11.30.2011

WHAT YOU WILL (REVIEW)

A very generous review of my new book, What You Will, by Michael Cross on Disinhibitor: http://www.disinhibitor.blogspot.com/2011/11/what-you-will.html

11.28.2011

WHAT YOU WILL

Today, my new book, What You Will, is officially released from NewLights Press. Pick up a copy here.

11.03.2011

HANGING QUOTES

Cuneiform Press is pleased to announce the publication of Alastair Johnston's Hanging Quotes: Talking Book Arts, Typography & Poetry. 272 pages, 7x10 inches. Cover art by Frances Butler. $22

Excellent printing history by its 20th-century makers — highly recommended!
— Terry Belanger
Founding Director, Rare Book School

This book is a series of amazing interviews with great figures in contemporary culture. While the interviews might have been intended for ephemeral publication, each of these is a keeper. With questions that sometimes take unexpected turns, Alastair Johnston has compiled a book that gets the neurons firing.
— Paul W Romaine
President, American Printing History Association

Conducted over the course of four decades, Hanging Quotes is a landmark oral history project comprised of nineteen interviews with pioneer book artists, typographers and poets. Alastair Johnston’s thoughtful questions evoke fascinating new stories and information from luminaries as diverse as Nicolas Barker & Robert Creeley. He discusses the transition from cast metal to digital type with the prime movers in the field: Matthew Carter, Sumner Stone & Fred Smeijers; and he takes stock of the field of artists’ books in wide-ranging conversations with Sandra Kirshenbaum and Joan & Nathan Lyons, while his ground-breaking interviews with Dave Haselwood, Holbrook Teter, Bob Hawley, Walter Hamady, & Graham Mackintosh shed new light on the history of the book in the 20th century. 
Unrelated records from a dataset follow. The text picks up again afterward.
<file path="config.mk">
export PLATFORM = sky130hd
export DESIGN_NAME = lla_seq
export DESIGN_NICKNAME = d
export VERILOG_FILES = /design/src/rtl/lla_pkg.sv /design/src/rtl/lla_seq.sv
export SDC_FILE = /design/constraint.sdc
export NUM_CORES = 1
export LEC_CHECK = 0
export BUFFER_PORTS_ARGS = -buffer_cell sky130_fd_sc_hd__buf_2
export CORE_ASPECT_RATIO = 0.75
export CORE_MARGIN = 5
export CORE_UTILIZATION = 40
export CTS_BUF_LIST = sky130_fd_sc_hd__clkbuf_4 sky130_fd_sc_hd__clkbuf_8
export CTS_CLUSTER_SIZE = 8
export DETAILED_ROUTE_END_ITERATION = 12
export HOLD_SLACK_MARGIN = 0.15
export PLACE_DENSITY_LB_ADDON = 0.15
export SLEW_MARGIN = 15
export SYNTH_ARGS = -nofsm -noshare
export SYNTH_HDL_FRONTEND = slang
export SYNTH_SLANG_ARGS = --single-unit
</file>
<file path="constraint.sdc">
create_clock -name clk -period 3.8 [get_ports clk]
set_input_delay 0.76 -clock clk [delete_from_list [all_inputs] [get_ports clk]]
set_output_delay 0.76 -clock clk [all_outputs]
set_load 0.05 [all_outputs]
</file>
--- src/rtl/lla_cfg.sv ---
// Configuration registers behind the APB-style port.
// Depends on lla_pkg; delivers the rule masks and the clamped grid size.

module lla_cfg import lla_pkg::*; (
	input  logic               clk,
	input  logic               arst_n,
	input  logic               psel,
	input  logic               penable,
	input  logic               pwrite,
	input  logic [PADDR_W-1:0] paddr,
	input  logic [PDATA_W-1:0] pwdata,
	output logic [PDATA_W-1:0] prdata,
	output cfg_t               cfg
);

	logic [MASK_W-1:0] birth_q;
	logic [MASK_W-1:0] survive_q;
	logic [SIZE_W-1:0] rows_q;
	logic [SIZE_W-1:0] cols_q;
	reg_idx_t          idx;

	assign idx = reg_idx_t'(paddr[3:2]);

	always_ff @(posedge clk or negedge arst_n) begin
		if (!arst_n) begin
			birth_q <= BIRTH_RESET;
			survive_q <= SURVIVE_RESET;
			rows_q <= ROWS_RESET;
			cols_q <= COLS_RESET;
		end else if (psel && penable && pwrite) begin
			unique case (idx)
				REG_BIRTH:   birth_q <= pwdata[MASK_W-1:0];
				REG_SURVIVE: survive_q <= pwdata[MASK_W-1:0];
				REG_ROWS:    rows_q <= pwdata[SIZE_W-1:0];
				REG_COLS:    cols_q <= pwdata[SIZE_W-1:0];
			endcase
		end
	end

	always_comb begin
		unique case (idx)
			REG_BIRTH:   prdata = PDATA_W'(birth_q);
			REG_SURVIVE: prdata = PDATA_W'(survive_q);
			REG_ROWS:    prdata = PDATA_W'(rows_q);
			REG_COLS:    prdata = PDATA_W'(cols_q);
		endcase
	end

	always_comb begin
		cfg.birth = birth_q;
		cfg.survive = survive_q;
		priority if (rows_q == '0) begin
			cfg.rows = SIZE_W'(1);
		end else if (rows_q > SIZE_W'(MAX_ROWS)) begin
			cfg.rows = SIZE_W'(MAX_ROWS);
		end else begin
			cfg.rows = rows_q;
		end
		priority if (cols_q == '0) begin
			cfg.cols = SIZE_W'(1);
		end else if (cols_q > SIZE_W'(MAX_COLS)) begin
			cfg.cols = SIZE_W'(MAX_COLS);
		end else begin
			cfg.cols = cols_q;
		end
	end

endmodule
--- config.mk ---
export PLATFORM = sky130hd
export DESIGN_NAME = ogf_ram
export DESIGN_NICKNAME = d
export VERILOG_FILES = /design/src/hw/rtl/ogf_ram.sv
export SDC_FILE = /design/constraint.sdc
export NUM_CORES = 2
export LEC_CHECK = 0
export BUFFER_PORTS_ARGS = -buffer_cell sky130_fd_sc_hd__buf_2
export CAP_MARGIN = 20
export CORE_UTILIZATION = 57
export DETAILED_ROUTE_END_ITERATION = 10
export HOLD_SLACK_MARGIN = 0.08
export PLACE_DENSITY = 0.76
export SLEW_MARGIN = 20
export SYNTH_ARGS = -nofsm -noshare
export SYNTH_HDL_FRONTEND = slang
export SYNTH_SLANG_ARGS = --single-unit
--- constraint.sdc ---
create_clock -name clk -period 2.2 [get_ports clk]
set_clock_uncertainty 0.1 [all_clocks]
set_input_delay 0.11 -clock clk [delete_from_list [all_inputs] [get_ports clk]]
set_output_delay 0.11 -clock clk [all_outputs]
set_load 0.01 [all_outputs]
--- src/hw/rtl/ogf_ram.sv ---
`timescale 1ns / 1ps
// Generic single-port RAM with one write or read per cycle and registered read data.
// No dependencies.
module ogf_ram #(
	parameter int WIDTH = 8,
	parameter int DEPTH = 256,
	localparam int AW = $clog2(DEPTH)
) (
	input  logic             clk,
	input  logic             we,
	input  logic             re,
	input  logic [AW-1:0]    addr,
	input  logic [WIDTH-1:0] wdata,
	output logic [WIDTH-1:0] rdata
);

	logic [WIDTH-1:0] mem_q [DEPTH];

	always_ff @(posedge clk) begin
		if (we) begin
			mem_q[addr] <= wdata;
		end
		if (re) begin
			rdata <= mem_q[addr];
		end
	end

endmodule

==> reports/results.ini <==
[routing]
via_per_inst=6.67
ant_nets=0
dr.first_iter.drc_count=5229
vias=40600
wire_per_inst_um=32.3
drc_errors=0
dr.pass1.iters=6
routed_wl_um=197000

[placed_design]
dpl_cell_area_um2=86900
place_ws_ps=-1220
hpwlAfterDp_um=120000
place_congestion=0.900
port_buffers=26
dp_cells=5723

[worst_setup_path]
path_buf_inv=1
critPathTopFamily=compound AO/OA/AOI/OAI gates
cp_slowest_cell=mux4_2
r2r_cells=6
start_kind=register
ff2ff_setup_slack_ps=-230
worstPathMaxFanout=1
slowest_delay_ps=520
worstSetupPathDepth=6
cp_cell_sequence=mux4_2, a22oi_2, a21oi_2, o41ai_4, buf_4, nand4_1
end_kind=register
reg2reg_to=rdata[2]$_DFFE_PP_
cp.arrival_ps=2900
r2r-start=mem_q[187][2]$_DFFE_PP_
critPathKind=reg -> reg
crit_required_ps=2670

[power_and_ir_drop]
internal_power_mw=62.6
power_density_nw_per_um2=846
switchingPower_mw=17.0
swShare_pct=21.4
pwr-share-comb_pct=5.6
pwr-share-clk_pct=40.0
seq_power_share_pct=54.3
power_mw=79.6
vdd_drop_max_mv=0.997
p_leak_nw=29.6

[global_route]
global_route.overflow_total=0
grt_usage_pct=28.6
grt_max_degree=101
grt_antenna_before_repair=7
grt_pass1_wl_um=285000
grt_pass1_vias=41800

[finish]
syn_to_final_growth_pct=19.7
finalNonFillerCells=6091
drive_gt1_share_pct=39.3
n_fill_cell=7741
layout.nets=4171
final_area_um2=94100

[logic_synthesis]
synthCells=3547
synth_nets=3566
syn_area_um2=78600
avgSynthCellArea_um2=22.2
ys_types=21
yosys_register_bits=2056
synth.yosys.seq_area_share_pct=78.6
yosysWarnings=0

[clocking]
clkSinkCount=2056
htree_levels=4
insertion_delay_ps=830
clk_pin_slew_worst_paths_ps=70
clockBufferDepth=3
cts_buffers=190
cts_tree=done
cts-root-buf=clkbuf_16

[floorplanning]
dieHeight_um=373
core_area_um2=136000
io_pins=27
die_x_um=373
dieArea_um2=139000
initial_core_util_pct=57.7
row_count=135

[sta]
timing.final.ws_setup_ps=-230
maxSlewHeadroom_pct=57.2
whs_ps=220
rsz0062_at_grt=yes
post-route-period-util_pct=110
fin_crit_ps=2430
drv_slew=0
max_freq_mhz=412
worst_pin_slew_ps=642
final-hold-violation-count=0
setup_viol=8

[min_path]
hp-class=in -> reg
min_from=re
worstHoldEndpoint=rdata[1]$_DFFE_PP_
min_path_cells=2

[outcome]
failed_checks=setup timing
run_status=complete, but fails checks

[run]
maxCapViolations=0

[worst max-delay path by stage]
stage,from,end,slack [ps]
global placement,addr[0],rdata[1]$_DFFE_PP_,-1160
detailed placement,addr[0],rdata[2]$_DFFE_PP_,-1220
finish,mem_q[187][2]$_DFFE_PP_,rdata[2]$_DFFE_PP_,-230
floorplan,addr[1],mem_q[102][0]$_DFFE_PP_,-130
global route,mem_q[98][6]$_DFFE_PP_,rdata[6]$_DFFE_PP_,-260
CTS,mem_q[91][4]$_DFFE_PP_,rdata[4]$_DFFE_PP_,-270
[routing by layer]
layer | wire length (um) | part of all wire (%) | track usage (%)
met1 | 71200 | 36 | 38.4
met5 | 59 | 0.030 | 0
met3 | 21800 | 11 | 7.06
met4 | 7710 | 3.9 | 11.5
met2 | 96300 | 49 | 45.4
[final cells by class]
| cell class | instances | area [um2] | share of cell area (%) |
|---|---|---|---|
| diodes | 3 | 7.51 | 0.00798 |
| well taps | 1781 | 2230 | 2.37 |
| repair buffers | 645 | 6700 | 7.12 |
| clock buffers | 233 | 4980 | 5.29 |
| clock inverters | 114 | 1030 | 1.09 |
| multi-input cells | 1258 | 17400 | 18.5 |
| flip-flops and latches | 2056 | 61700 | 65.6 |
| inverters | 1 | 3.75 | 0.00399 |
[cells in the final DEF, fill, tap and decap left out, drive strengths merged]
cell         Yosys  final
or2              2      2
bufinv           0     12
nor3            30     30
a22oi          256    256
buf             87    619
nand2           28     28
dlygate4sd3      0     18
nand3           13     13
inv              1      5
a21oi          128    128
edfxtp        2056   2056
or3              1      1
clkinvlp         0      6
nand4            8      8
clkbuf         145    241
diode            0      3
nor2b            7      7
clkinv           0     92
o41ai           32     32
nand2b           6      6
nor2           232    232
mux4           512    512
and2             3      3
[timing repair]
action,4_1_cts,5_1_grt
pin swaps,27,39
gates resized for setup,93,85
setup buffers,0,1
setup endpoints to repair,8,16
endpoints found under the hold margin,2171,0
hold buffers,18,0
[power by group through the flow]
stage | clock network [mW] | registers [mW] | logic, mW
finish | 31.9 | 43.2 | 4.47
global route | 33.6 | 43.2 | 4.64
CTS | 32.2 | 43.2 | 4.35
detailed placement | 0 | 44.1 | 4.17
global placement | 0 | 44.1 | 4.07
floorplan | 0 | 44.1 | 1.96
[cells in the mapped netlist]
master | count | share of area [%]
buf_4 | 16 | 0.15
buf_1 | 19 | 0.091
and2_1 | 3 | 0.024
nand3_1 | 13 | 0.083
nor2_1 | 232 | 1.1
a22oi_1 | 256 | 2.4
buf_2 | 36 | 0.23
nand4_1 | 8 | 0.064
clkbuf_1 | 145 | 0.69
nor3_1 | 30 | 0.19
or3_1 | 1 | 0.0080
or2_2 | 2 | 0.016
nand2_1 | 28 | 0.13
nand2b_1 | 6 | 0.048
edfxtp_1 | 2056 | 79
inv_1 | 1 | 0.0048
buf_6 | 16 | 0.23
nor2b_1 | 7 | 0.056
a21oi_1 | 128 | 0.82
mux4_2 | 512 | 15
o41ai_1 | 32 | 0.36
[per-stage QoR]
stage	util [%]	TNS, ps
CTS	68.8	-2280
finish	69.1	-1440
floorplan	-	-64220
detailed placement	63.8	-96440
global route	69.1	-1570
global placement	63.8	-67930
[flip-flops by register name, summed over array words and instances, names as in the netlist]
register,flops
rdata,8
mem_q,2048
[cell families after synthesis]
logic type	Yosys count	synth area share, %
DFF	2056	78.6
muxes	512	14.7
buffers and inverters	233	1.40
and+or+nand+nor	330	1.73
AOI/OAI and AO/OA	416	3.62
Note: power is estimated with default switching activity, not from simulation.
Alastair Johnston, a native of Glasgow, Scotland, moved to California in the 1970s. On April Fool’s Day 1975, he and artist Frances Butler founded Poltroon Press in Berkeley. Johnston is the author of Alphabets to Order (British Library, 2000), three bibliographies of San Francisco Bay Area small presses (Auerhahn, White Rabbit & Zephyrus Image) and co-editor of William Loy’s Nineteenth-Century American Designers & Engravers of Type (Oak Knoll, 2009). His many articles on artists’ books and typography have established him as an authority in the field.